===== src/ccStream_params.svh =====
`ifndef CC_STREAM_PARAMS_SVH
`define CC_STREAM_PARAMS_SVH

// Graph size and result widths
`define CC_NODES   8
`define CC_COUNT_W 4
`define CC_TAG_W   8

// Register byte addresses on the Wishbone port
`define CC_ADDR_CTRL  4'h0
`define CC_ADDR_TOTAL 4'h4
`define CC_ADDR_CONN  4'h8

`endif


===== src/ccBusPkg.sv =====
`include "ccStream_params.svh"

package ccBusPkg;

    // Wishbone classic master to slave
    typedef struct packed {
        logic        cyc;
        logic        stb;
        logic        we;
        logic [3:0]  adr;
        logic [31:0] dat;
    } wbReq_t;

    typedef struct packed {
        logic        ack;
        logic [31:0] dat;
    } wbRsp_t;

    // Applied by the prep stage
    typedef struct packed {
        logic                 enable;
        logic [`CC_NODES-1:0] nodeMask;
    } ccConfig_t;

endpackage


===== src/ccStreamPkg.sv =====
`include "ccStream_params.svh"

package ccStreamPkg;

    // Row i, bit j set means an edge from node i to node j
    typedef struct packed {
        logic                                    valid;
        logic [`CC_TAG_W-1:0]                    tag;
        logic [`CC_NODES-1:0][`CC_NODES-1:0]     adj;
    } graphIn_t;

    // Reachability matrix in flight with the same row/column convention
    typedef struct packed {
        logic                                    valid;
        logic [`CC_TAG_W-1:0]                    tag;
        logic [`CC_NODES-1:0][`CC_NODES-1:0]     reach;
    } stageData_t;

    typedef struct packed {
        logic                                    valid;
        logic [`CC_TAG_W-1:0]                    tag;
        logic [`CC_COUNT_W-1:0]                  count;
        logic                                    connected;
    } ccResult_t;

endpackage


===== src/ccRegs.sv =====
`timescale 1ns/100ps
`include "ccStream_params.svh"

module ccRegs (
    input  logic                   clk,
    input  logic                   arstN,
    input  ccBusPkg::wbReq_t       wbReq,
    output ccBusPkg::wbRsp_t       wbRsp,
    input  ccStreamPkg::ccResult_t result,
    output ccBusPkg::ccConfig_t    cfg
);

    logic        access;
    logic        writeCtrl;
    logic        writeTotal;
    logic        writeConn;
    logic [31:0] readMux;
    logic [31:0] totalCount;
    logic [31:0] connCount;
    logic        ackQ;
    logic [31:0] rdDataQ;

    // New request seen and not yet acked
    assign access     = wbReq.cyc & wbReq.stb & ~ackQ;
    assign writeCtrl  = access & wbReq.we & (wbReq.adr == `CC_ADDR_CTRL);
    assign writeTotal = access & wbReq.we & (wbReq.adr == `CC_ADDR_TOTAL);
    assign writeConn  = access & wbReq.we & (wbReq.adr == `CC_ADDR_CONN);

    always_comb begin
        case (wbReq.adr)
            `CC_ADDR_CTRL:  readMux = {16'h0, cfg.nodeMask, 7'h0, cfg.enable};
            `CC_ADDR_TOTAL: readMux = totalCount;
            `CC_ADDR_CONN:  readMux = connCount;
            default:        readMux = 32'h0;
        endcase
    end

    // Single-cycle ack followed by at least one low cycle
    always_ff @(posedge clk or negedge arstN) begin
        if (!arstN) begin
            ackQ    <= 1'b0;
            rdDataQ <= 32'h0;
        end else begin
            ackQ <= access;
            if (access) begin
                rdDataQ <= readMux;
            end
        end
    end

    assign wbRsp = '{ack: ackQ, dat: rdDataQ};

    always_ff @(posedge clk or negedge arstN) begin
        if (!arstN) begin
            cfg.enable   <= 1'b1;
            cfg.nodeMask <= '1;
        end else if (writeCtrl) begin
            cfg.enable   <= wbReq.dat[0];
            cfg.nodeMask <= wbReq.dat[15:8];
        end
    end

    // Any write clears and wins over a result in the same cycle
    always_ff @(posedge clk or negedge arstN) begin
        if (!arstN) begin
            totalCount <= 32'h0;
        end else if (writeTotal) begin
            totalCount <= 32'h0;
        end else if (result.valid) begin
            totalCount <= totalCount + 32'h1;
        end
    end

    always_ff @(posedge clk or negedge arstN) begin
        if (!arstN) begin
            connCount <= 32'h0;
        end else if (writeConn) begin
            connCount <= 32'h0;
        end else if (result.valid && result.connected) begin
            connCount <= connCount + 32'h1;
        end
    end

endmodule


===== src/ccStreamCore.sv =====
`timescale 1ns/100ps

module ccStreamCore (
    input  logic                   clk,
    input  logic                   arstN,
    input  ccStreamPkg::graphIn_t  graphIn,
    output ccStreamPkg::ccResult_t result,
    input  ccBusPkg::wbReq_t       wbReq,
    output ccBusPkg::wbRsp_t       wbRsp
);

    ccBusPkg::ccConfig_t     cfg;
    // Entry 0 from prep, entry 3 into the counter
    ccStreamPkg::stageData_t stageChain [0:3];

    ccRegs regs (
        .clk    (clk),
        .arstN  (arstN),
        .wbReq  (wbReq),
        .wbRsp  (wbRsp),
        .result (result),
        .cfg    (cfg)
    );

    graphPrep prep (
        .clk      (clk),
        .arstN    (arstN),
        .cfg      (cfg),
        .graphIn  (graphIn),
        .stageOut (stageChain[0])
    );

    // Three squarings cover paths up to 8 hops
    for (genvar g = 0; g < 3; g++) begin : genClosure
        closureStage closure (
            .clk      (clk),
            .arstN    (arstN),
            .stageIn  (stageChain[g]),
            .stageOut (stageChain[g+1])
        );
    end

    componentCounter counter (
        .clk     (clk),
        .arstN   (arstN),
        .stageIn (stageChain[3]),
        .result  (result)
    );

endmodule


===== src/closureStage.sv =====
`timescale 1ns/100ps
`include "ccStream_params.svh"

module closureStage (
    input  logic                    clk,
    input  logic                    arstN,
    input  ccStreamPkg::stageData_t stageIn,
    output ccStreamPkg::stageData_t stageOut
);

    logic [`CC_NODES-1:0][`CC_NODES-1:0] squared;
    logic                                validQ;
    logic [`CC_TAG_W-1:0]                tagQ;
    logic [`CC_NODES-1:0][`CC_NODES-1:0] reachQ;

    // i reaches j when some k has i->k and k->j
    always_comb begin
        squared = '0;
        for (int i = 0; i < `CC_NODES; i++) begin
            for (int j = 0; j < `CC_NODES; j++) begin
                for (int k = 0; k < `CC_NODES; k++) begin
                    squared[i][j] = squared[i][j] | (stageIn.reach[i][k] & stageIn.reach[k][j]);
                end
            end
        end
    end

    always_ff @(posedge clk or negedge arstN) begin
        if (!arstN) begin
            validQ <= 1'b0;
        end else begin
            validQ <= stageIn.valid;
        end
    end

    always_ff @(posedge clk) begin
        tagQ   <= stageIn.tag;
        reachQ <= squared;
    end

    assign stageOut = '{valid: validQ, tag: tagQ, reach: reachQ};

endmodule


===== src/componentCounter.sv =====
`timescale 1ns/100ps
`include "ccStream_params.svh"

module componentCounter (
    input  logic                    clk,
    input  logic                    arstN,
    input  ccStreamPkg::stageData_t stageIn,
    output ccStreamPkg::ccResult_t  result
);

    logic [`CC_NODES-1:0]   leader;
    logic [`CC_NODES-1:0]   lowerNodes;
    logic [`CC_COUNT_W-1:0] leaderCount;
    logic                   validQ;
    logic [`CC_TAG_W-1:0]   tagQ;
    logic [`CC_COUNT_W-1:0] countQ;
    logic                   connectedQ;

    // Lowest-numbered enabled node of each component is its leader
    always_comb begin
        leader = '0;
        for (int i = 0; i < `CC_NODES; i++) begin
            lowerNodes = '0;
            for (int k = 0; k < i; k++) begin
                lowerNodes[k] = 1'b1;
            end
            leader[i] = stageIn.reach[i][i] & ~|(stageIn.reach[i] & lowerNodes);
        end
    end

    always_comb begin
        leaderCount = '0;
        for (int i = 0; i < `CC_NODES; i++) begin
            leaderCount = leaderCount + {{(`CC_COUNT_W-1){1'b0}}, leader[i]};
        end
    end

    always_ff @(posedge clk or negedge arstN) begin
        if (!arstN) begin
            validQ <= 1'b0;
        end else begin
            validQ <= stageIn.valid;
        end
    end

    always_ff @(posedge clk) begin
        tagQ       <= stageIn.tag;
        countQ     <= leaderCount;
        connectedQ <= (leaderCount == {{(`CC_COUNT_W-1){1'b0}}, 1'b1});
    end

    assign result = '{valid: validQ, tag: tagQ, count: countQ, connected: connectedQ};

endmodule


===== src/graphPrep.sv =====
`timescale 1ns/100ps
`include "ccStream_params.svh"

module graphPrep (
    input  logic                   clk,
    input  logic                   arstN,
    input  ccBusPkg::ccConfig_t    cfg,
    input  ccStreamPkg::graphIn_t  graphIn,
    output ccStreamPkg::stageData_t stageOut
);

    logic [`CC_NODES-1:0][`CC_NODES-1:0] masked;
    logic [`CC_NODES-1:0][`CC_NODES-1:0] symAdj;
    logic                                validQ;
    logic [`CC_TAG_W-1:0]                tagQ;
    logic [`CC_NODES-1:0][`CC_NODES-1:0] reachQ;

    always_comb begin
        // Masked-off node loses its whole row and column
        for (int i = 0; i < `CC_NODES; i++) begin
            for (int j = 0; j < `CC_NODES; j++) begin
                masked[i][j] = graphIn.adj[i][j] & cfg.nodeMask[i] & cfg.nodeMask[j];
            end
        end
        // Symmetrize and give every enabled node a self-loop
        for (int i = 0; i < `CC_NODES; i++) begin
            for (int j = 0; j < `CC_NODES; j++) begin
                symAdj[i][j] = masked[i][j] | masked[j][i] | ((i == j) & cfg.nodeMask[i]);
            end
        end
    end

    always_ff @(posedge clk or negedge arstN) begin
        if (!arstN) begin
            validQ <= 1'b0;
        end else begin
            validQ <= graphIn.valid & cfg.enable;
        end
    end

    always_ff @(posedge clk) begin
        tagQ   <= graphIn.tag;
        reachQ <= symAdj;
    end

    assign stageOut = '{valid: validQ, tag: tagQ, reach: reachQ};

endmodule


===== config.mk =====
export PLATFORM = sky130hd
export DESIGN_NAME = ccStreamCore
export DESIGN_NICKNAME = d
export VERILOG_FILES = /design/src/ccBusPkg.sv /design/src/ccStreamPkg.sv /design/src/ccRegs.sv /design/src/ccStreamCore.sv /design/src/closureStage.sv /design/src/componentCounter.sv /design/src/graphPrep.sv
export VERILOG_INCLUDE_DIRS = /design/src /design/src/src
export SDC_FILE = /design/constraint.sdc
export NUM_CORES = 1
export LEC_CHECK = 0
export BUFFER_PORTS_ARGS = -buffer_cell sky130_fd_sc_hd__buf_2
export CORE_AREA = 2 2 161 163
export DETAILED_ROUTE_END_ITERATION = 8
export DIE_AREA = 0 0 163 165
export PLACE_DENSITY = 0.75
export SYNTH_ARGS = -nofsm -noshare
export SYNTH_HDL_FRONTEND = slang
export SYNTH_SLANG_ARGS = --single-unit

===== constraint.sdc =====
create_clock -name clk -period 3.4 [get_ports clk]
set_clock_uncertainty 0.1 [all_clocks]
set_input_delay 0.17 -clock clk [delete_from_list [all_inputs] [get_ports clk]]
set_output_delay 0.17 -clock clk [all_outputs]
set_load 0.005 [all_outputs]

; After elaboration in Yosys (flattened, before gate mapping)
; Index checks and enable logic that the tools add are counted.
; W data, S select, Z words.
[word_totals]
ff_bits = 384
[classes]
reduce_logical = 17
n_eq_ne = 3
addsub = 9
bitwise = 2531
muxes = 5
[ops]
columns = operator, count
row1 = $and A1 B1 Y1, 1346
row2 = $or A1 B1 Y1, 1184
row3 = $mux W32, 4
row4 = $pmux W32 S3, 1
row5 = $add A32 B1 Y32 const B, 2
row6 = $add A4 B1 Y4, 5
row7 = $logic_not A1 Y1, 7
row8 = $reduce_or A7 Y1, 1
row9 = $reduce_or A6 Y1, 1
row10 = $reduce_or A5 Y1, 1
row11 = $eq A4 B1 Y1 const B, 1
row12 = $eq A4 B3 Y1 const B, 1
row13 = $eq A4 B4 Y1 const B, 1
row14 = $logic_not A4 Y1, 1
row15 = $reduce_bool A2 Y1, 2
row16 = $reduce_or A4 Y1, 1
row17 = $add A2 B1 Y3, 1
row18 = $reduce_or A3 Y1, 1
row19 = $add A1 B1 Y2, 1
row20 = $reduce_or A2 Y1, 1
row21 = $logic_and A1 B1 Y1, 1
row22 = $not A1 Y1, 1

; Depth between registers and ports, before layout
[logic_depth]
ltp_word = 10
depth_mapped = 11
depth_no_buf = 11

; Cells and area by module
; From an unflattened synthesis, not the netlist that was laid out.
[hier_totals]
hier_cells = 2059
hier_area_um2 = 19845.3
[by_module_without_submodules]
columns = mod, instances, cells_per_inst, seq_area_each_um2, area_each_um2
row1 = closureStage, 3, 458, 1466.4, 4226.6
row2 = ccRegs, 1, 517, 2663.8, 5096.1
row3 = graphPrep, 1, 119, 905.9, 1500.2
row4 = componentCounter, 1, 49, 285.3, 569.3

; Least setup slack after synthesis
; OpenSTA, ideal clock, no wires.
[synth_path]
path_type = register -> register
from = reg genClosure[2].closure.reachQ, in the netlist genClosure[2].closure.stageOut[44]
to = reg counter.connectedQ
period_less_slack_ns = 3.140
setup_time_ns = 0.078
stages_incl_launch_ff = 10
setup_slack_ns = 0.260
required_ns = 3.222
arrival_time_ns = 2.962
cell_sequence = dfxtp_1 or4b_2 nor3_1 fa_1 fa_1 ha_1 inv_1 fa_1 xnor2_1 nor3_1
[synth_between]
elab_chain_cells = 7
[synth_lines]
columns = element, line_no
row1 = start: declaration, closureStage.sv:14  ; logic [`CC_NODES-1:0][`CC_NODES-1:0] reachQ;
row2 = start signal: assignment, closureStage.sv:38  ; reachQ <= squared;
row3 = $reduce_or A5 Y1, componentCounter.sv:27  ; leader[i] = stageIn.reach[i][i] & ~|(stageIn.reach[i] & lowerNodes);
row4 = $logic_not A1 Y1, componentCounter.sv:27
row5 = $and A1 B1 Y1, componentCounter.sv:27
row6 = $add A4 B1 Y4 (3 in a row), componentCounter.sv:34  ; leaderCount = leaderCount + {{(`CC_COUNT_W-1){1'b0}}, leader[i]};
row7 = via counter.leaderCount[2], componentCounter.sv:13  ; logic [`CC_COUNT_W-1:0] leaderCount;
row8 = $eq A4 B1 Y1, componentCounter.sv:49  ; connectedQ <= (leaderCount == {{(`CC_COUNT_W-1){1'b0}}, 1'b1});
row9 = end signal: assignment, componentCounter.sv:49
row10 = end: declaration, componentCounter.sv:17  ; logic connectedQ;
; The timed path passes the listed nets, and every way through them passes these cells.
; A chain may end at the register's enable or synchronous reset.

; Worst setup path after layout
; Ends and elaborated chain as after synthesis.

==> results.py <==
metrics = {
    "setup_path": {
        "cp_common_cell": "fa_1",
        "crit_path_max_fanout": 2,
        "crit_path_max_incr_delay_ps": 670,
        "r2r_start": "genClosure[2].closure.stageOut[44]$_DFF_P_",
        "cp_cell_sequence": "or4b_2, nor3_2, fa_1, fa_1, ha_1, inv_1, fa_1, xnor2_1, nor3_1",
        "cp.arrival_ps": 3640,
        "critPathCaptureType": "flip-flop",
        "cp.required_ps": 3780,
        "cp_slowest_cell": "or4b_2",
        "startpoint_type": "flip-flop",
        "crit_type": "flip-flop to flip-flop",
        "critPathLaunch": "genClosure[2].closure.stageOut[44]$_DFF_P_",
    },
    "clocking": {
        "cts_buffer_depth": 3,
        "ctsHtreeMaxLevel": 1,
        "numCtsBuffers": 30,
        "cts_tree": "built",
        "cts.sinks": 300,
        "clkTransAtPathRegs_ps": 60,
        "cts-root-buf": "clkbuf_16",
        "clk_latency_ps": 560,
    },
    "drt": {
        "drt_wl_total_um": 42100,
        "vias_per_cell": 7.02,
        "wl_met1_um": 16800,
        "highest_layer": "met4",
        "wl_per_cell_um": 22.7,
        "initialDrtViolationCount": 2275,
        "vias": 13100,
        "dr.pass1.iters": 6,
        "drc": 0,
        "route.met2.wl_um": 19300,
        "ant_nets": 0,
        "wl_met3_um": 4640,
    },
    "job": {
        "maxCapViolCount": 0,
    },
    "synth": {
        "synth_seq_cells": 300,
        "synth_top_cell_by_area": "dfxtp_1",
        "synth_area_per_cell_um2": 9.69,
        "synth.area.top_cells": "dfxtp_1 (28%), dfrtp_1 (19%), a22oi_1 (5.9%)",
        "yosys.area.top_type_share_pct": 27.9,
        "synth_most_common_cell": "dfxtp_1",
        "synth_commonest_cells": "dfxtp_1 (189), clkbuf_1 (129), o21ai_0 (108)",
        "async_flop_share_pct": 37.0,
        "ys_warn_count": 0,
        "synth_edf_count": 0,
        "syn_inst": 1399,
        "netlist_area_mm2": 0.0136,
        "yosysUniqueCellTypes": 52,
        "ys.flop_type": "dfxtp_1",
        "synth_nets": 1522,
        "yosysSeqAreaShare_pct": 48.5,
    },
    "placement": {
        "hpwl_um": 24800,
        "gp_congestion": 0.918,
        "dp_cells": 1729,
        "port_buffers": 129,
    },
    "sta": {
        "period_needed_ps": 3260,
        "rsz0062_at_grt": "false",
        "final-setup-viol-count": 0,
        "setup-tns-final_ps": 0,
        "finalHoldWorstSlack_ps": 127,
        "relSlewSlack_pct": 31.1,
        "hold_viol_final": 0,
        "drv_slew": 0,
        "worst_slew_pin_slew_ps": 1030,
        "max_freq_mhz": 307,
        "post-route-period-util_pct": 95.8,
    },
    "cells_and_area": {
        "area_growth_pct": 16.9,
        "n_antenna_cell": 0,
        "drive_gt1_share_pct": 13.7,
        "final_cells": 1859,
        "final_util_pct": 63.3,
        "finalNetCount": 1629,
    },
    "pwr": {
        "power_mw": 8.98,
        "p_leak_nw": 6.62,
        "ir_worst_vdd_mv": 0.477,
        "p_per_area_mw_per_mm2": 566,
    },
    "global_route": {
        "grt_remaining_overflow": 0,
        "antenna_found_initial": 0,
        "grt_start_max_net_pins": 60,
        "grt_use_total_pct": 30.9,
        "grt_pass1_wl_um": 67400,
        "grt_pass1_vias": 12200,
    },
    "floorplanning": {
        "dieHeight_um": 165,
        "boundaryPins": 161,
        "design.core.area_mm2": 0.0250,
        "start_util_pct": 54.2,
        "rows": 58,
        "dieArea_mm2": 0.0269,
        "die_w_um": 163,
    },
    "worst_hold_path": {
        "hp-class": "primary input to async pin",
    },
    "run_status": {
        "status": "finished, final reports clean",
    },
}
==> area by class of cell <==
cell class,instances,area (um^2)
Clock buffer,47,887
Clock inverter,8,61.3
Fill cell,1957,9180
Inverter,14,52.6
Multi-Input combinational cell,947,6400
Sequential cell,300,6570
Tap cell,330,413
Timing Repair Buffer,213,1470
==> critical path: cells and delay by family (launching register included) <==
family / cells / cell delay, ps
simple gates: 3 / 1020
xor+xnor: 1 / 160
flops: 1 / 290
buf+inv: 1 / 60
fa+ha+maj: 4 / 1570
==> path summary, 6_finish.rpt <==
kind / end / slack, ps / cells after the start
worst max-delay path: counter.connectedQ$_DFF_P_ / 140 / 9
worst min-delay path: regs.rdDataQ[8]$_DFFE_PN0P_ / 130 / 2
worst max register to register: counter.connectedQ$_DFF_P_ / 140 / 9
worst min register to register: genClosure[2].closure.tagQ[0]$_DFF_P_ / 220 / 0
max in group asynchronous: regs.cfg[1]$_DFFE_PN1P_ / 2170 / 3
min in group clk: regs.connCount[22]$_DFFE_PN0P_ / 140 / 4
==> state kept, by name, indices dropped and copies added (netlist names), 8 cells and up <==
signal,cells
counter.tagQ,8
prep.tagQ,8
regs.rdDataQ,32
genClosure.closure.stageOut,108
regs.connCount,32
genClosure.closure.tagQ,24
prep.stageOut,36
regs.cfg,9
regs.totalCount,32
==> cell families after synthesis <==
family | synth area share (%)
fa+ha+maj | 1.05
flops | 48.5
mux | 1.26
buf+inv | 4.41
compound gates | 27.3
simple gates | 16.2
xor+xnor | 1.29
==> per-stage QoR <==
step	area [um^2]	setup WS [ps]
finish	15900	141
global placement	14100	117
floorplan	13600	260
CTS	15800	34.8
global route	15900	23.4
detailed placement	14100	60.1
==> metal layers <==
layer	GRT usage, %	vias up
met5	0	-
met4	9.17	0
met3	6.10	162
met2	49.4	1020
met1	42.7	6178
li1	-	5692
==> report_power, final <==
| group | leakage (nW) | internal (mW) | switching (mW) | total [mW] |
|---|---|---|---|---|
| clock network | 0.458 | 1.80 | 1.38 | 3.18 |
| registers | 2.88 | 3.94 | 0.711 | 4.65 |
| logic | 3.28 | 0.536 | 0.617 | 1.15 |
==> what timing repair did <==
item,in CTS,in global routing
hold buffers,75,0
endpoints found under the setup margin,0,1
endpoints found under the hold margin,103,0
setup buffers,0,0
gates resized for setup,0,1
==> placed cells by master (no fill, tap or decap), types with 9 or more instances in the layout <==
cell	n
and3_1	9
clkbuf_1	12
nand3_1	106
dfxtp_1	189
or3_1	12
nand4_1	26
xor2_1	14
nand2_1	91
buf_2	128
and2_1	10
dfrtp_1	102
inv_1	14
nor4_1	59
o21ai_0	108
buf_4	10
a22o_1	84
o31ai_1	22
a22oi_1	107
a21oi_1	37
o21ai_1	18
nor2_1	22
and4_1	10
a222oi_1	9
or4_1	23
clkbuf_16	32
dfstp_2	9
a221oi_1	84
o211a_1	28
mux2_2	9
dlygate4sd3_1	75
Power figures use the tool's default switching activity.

● ● ● ● ● ● ●

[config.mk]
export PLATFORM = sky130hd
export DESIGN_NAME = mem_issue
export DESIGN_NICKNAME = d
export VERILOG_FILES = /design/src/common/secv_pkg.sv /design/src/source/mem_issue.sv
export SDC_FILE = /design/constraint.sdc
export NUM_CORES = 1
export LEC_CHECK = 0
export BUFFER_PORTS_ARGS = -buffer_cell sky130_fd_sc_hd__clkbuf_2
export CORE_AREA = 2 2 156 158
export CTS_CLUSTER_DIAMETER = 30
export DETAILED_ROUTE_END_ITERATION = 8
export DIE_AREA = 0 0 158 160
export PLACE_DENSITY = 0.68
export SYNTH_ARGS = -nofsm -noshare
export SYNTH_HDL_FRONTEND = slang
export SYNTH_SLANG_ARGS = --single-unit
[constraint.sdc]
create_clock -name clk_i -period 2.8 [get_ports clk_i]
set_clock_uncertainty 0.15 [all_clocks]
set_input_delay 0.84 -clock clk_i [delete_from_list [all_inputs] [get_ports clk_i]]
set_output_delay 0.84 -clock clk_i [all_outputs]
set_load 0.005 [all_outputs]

● ● ● ● ● ● ●

### PROBLEM TO WORK ON:
Every line with "ccStreamCore" in it should be copied from the entries.

### RESULT OF THE TASK:
===== src/ccStreamCore.sv =====
module ccStreamCore (
export DESIGN_NAME = ccStreamCore
export VERILOG_FILES = /design/src/ccBusPkg.sv /design/src/ccStreamPkg.sv /design/src/ccRegs.sv /design/src/ccStreamCore.sv /design/src/closureStage.sv /design/src/componentCounter.sv /design/src/graphPrep.sv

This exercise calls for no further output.